> [Problem description]:
If a line contains "parameter int TRACE_WIDTH", it is the last one to write out; begin with the first line of the records and copy each exactly.

----------------

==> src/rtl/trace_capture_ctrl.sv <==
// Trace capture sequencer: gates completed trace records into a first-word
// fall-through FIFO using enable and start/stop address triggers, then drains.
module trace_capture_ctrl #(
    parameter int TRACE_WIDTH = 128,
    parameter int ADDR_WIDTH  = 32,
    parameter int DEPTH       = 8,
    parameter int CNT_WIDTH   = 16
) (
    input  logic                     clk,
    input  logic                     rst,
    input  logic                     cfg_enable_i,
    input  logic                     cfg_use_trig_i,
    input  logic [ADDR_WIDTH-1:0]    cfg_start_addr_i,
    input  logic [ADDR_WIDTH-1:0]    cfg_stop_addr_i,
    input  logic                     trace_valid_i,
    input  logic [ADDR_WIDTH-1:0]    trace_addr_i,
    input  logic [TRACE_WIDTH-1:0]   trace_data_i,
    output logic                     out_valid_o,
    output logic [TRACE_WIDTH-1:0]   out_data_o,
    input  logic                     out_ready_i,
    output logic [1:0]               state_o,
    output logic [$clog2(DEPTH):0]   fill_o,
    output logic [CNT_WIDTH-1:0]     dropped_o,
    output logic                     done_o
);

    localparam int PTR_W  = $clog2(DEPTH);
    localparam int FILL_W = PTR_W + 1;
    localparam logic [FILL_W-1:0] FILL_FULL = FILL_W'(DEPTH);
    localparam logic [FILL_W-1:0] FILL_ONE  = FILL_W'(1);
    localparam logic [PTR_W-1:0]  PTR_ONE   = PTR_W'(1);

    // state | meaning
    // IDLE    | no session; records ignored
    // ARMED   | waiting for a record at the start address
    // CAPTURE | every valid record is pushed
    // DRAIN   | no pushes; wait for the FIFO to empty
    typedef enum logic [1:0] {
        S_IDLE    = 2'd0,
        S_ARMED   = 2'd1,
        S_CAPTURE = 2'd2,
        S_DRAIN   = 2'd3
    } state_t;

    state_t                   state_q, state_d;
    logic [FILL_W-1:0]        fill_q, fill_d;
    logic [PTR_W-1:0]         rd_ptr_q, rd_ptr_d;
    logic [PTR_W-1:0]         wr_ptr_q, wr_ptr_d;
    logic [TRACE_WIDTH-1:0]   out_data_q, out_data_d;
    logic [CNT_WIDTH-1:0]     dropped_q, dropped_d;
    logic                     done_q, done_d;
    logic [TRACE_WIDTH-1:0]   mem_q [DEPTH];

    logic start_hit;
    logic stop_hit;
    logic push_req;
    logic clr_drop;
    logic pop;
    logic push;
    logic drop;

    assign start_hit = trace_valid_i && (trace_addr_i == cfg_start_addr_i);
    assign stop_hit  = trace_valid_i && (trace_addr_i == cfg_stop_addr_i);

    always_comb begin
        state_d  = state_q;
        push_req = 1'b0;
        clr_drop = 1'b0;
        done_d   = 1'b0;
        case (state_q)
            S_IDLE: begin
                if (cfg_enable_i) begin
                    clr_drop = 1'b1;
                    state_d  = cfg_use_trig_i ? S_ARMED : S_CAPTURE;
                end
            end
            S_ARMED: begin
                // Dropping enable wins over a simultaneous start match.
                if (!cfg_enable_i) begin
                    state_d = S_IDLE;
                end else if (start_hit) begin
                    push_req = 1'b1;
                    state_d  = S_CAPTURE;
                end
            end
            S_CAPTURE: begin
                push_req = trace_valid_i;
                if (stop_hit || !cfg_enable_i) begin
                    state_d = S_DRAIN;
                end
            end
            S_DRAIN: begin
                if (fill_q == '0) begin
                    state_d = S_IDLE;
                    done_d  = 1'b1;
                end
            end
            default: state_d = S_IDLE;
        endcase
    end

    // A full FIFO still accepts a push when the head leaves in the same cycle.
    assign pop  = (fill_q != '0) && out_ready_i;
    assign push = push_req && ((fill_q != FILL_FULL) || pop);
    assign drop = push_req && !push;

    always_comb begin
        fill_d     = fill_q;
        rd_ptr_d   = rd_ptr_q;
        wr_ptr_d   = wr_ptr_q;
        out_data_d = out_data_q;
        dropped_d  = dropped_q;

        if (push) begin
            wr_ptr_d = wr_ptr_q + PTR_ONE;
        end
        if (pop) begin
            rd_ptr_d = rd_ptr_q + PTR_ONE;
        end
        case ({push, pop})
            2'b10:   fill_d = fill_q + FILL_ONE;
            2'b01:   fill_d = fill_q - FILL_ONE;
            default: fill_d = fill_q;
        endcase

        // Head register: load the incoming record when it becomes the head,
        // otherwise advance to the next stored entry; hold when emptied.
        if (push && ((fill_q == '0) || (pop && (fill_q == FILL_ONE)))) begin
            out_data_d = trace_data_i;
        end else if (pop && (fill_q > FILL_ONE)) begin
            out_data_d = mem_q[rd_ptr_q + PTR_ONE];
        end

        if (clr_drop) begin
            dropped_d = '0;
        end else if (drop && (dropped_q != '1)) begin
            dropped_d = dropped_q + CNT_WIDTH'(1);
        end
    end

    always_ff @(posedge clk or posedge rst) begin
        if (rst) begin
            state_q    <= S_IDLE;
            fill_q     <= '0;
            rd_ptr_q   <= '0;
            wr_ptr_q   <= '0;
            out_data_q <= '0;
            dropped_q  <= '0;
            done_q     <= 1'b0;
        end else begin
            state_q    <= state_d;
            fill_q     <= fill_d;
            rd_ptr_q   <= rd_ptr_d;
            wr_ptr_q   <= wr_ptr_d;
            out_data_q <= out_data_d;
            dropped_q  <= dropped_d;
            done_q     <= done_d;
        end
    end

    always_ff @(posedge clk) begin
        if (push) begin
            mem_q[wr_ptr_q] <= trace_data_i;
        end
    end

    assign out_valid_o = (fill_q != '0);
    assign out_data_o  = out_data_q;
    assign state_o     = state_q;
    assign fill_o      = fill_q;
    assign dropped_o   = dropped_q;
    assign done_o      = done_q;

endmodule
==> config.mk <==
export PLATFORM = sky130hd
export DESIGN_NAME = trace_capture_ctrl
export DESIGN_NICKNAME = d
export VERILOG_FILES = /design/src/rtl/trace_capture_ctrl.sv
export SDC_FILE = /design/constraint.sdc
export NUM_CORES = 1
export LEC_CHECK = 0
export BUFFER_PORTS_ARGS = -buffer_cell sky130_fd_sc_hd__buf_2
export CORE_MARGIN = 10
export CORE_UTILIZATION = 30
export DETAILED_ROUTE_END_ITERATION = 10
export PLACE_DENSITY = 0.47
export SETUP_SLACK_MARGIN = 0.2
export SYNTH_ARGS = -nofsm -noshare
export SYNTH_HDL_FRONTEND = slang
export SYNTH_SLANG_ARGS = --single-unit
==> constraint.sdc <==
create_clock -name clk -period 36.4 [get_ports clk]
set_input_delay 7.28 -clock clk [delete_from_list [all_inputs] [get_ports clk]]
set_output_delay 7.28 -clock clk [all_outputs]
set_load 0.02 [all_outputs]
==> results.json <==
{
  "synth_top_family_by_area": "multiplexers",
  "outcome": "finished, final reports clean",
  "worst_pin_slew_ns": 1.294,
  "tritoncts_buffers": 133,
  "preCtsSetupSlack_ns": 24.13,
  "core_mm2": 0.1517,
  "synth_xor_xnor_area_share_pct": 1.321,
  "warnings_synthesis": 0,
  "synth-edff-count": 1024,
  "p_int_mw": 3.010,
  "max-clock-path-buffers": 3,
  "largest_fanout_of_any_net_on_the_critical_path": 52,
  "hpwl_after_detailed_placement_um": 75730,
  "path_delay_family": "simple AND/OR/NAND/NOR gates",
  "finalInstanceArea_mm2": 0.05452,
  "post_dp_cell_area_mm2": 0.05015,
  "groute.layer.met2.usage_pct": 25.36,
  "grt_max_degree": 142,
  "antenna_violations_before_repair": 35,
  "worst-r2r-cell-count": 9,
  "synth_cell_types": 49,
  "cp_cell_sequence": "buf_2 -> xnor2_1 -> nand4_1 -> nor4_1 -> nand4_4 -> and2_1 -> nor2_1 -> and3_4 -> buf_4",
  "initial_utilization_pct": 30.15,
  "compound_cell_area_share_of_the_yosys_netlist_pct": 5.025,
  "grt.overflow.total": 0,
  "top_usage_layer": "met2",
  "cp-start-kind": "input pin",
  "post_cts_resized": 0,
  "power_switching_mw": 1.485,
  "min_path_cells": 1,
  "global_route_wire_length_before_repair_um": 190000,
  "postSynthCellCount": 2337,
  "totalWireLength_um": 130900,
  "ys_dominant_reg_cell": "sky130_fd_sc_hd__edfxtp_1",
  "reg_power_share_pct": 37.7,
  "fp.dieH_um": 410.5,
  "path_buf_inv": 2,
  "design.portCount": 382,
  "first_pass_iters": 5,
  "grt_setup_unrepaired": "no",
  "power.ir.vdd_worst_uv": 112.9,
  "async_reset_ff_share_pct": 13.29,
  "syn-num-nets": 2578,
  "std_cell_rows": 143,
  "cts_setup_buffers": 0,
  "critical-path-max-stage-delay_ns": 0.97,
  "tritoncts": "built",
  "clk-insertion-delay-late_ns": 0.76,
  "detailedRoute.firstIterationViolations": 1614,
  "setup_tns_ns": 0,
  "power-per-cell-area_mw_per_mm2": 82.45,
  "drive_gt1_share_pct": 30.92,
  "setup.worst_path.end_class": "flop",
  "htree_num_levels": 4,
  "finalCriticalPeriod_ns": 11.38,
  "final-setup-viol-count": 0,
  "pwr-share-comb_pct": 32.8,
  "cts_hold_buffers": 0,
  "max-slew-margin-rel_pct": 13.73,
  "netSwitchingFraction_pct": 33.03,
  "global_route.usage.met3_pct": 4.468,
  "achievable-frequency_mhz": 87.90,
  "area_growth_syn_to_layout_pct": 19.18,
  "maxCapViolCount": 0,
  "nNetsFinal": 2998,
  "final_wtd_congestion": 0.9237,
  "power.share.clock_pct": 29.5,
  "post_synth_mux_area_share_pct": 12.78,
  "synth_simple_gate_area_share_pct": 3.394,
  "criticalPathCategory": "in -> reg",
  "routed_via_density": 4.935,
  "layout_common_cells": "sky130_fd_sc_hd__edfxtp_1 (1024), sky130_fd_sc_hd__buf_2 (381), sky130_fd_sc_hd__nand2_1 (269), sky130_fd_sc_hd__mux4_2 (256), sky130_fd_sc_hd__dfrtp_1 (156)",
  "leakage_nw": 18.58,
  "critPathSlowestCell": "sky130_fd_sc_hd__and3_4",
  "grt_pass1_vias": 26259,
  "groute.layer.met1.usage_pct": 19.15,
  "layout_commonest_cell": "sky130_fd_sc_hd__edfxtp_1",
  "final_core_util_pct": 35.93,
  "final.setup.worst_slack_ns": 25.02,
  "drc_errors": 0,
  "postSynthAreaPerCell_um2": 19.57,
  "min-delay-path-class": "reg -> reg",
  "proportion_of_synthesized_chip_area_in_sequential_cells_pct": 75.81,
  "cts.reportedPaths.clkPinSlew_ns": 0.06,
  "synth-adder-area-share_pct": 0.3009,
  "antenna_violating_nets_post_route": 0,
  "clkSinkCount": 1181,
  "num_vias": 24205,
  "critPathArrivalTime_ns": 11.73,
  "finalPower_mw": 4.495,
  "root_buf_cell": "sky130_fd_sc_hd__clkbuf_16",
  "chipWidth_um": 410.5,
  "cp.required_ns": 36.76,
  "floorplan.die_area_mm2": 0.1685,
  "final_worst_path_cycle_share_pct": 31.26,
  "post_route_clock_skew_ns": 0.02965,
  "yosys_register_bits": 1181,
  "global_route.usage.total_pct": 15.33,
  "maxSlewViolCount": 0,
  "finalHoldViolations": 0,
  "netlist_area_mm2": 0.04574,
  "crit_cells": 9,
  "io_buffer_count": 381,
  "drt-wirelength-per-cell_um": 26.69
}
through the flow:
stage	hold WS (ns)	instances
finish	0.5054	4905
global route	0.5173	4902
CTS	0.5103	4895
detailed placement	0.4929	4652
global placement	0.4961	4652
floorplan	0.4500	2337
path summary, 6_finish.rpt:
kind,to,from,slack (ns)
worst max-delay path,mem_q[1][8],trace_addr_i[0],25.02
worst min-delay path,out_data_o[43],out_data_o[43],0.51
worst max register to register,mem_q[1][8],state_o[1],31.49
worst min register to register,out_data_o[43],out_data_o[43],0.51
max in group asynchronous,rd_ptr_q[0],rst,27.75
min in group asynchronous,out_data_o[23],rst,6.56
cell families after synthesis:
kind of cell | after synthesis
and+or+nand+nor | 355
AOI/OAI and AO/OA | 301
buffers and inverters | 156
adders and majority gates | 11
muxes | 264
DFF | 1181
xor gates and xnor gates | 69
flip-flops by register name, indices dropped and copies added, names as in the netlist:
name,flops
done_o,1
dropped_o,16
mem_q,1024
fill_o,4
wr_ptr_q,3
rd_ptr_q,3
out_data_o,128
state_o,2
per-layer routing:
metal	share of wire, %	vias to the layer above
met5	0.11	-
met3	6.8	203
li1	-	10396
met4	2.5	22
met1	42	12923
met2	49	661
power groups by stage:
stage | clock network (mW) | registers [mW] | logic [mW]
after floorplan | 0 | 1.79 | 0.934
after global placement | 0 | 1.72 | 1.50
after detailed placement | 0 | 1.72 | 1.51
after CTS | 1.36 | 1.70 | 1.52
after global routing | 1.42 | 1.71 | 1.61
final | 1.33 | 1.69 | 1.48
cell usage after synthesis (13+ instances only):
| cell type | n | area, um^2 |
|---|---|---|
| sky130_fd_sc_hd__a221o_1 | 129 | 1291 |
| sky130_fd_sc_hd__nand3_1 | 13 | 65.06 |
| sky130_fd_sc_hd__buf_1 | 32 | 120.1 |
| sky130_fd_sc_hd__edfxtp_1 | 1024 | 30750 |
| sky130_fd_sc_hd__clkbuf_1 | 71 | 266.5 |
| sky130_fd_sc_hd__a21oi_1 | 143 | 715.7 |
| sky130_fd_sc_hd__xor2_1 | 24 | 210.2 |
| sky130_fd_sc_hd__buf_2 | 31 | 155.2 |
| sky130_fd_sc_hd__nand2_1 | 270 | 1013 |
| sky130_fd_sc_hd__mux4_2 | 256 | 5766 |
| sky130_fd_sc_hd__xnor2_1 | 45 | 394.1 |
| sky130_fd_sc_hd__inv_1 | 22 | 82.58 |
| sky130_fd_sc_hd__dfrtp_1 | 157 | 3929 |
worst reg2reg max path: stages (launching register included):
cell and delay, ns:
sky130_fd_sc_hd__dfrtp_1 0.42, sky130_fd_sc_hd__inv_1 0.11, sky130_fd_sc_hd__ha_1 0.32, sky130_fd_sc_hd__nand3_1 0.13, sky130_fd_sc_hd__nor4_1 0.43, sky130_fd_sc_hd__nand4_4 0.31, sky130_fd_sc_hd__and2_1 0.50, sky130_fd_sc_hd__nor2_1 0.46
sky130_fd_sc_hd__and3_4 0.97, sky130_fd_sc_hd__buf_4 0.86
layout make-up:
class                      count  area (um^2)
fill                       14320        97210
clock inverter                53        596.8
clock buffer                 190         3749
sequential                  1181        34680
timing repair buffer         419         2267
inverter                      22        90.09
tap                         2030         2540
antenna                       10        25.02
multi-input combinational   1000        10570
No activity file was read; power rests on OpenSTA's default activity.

----------------

> [Your solution]:
==> src/rtl/trace_capture_ctrl.sv <==
// Trace capture sequencer: gates completed trace records into a first-word
// fall-through FIFO using enable and start/stop address triggers, then drains.
module trace_capture_ctrl #(
    parameter int TRACE_WIDTH = 128,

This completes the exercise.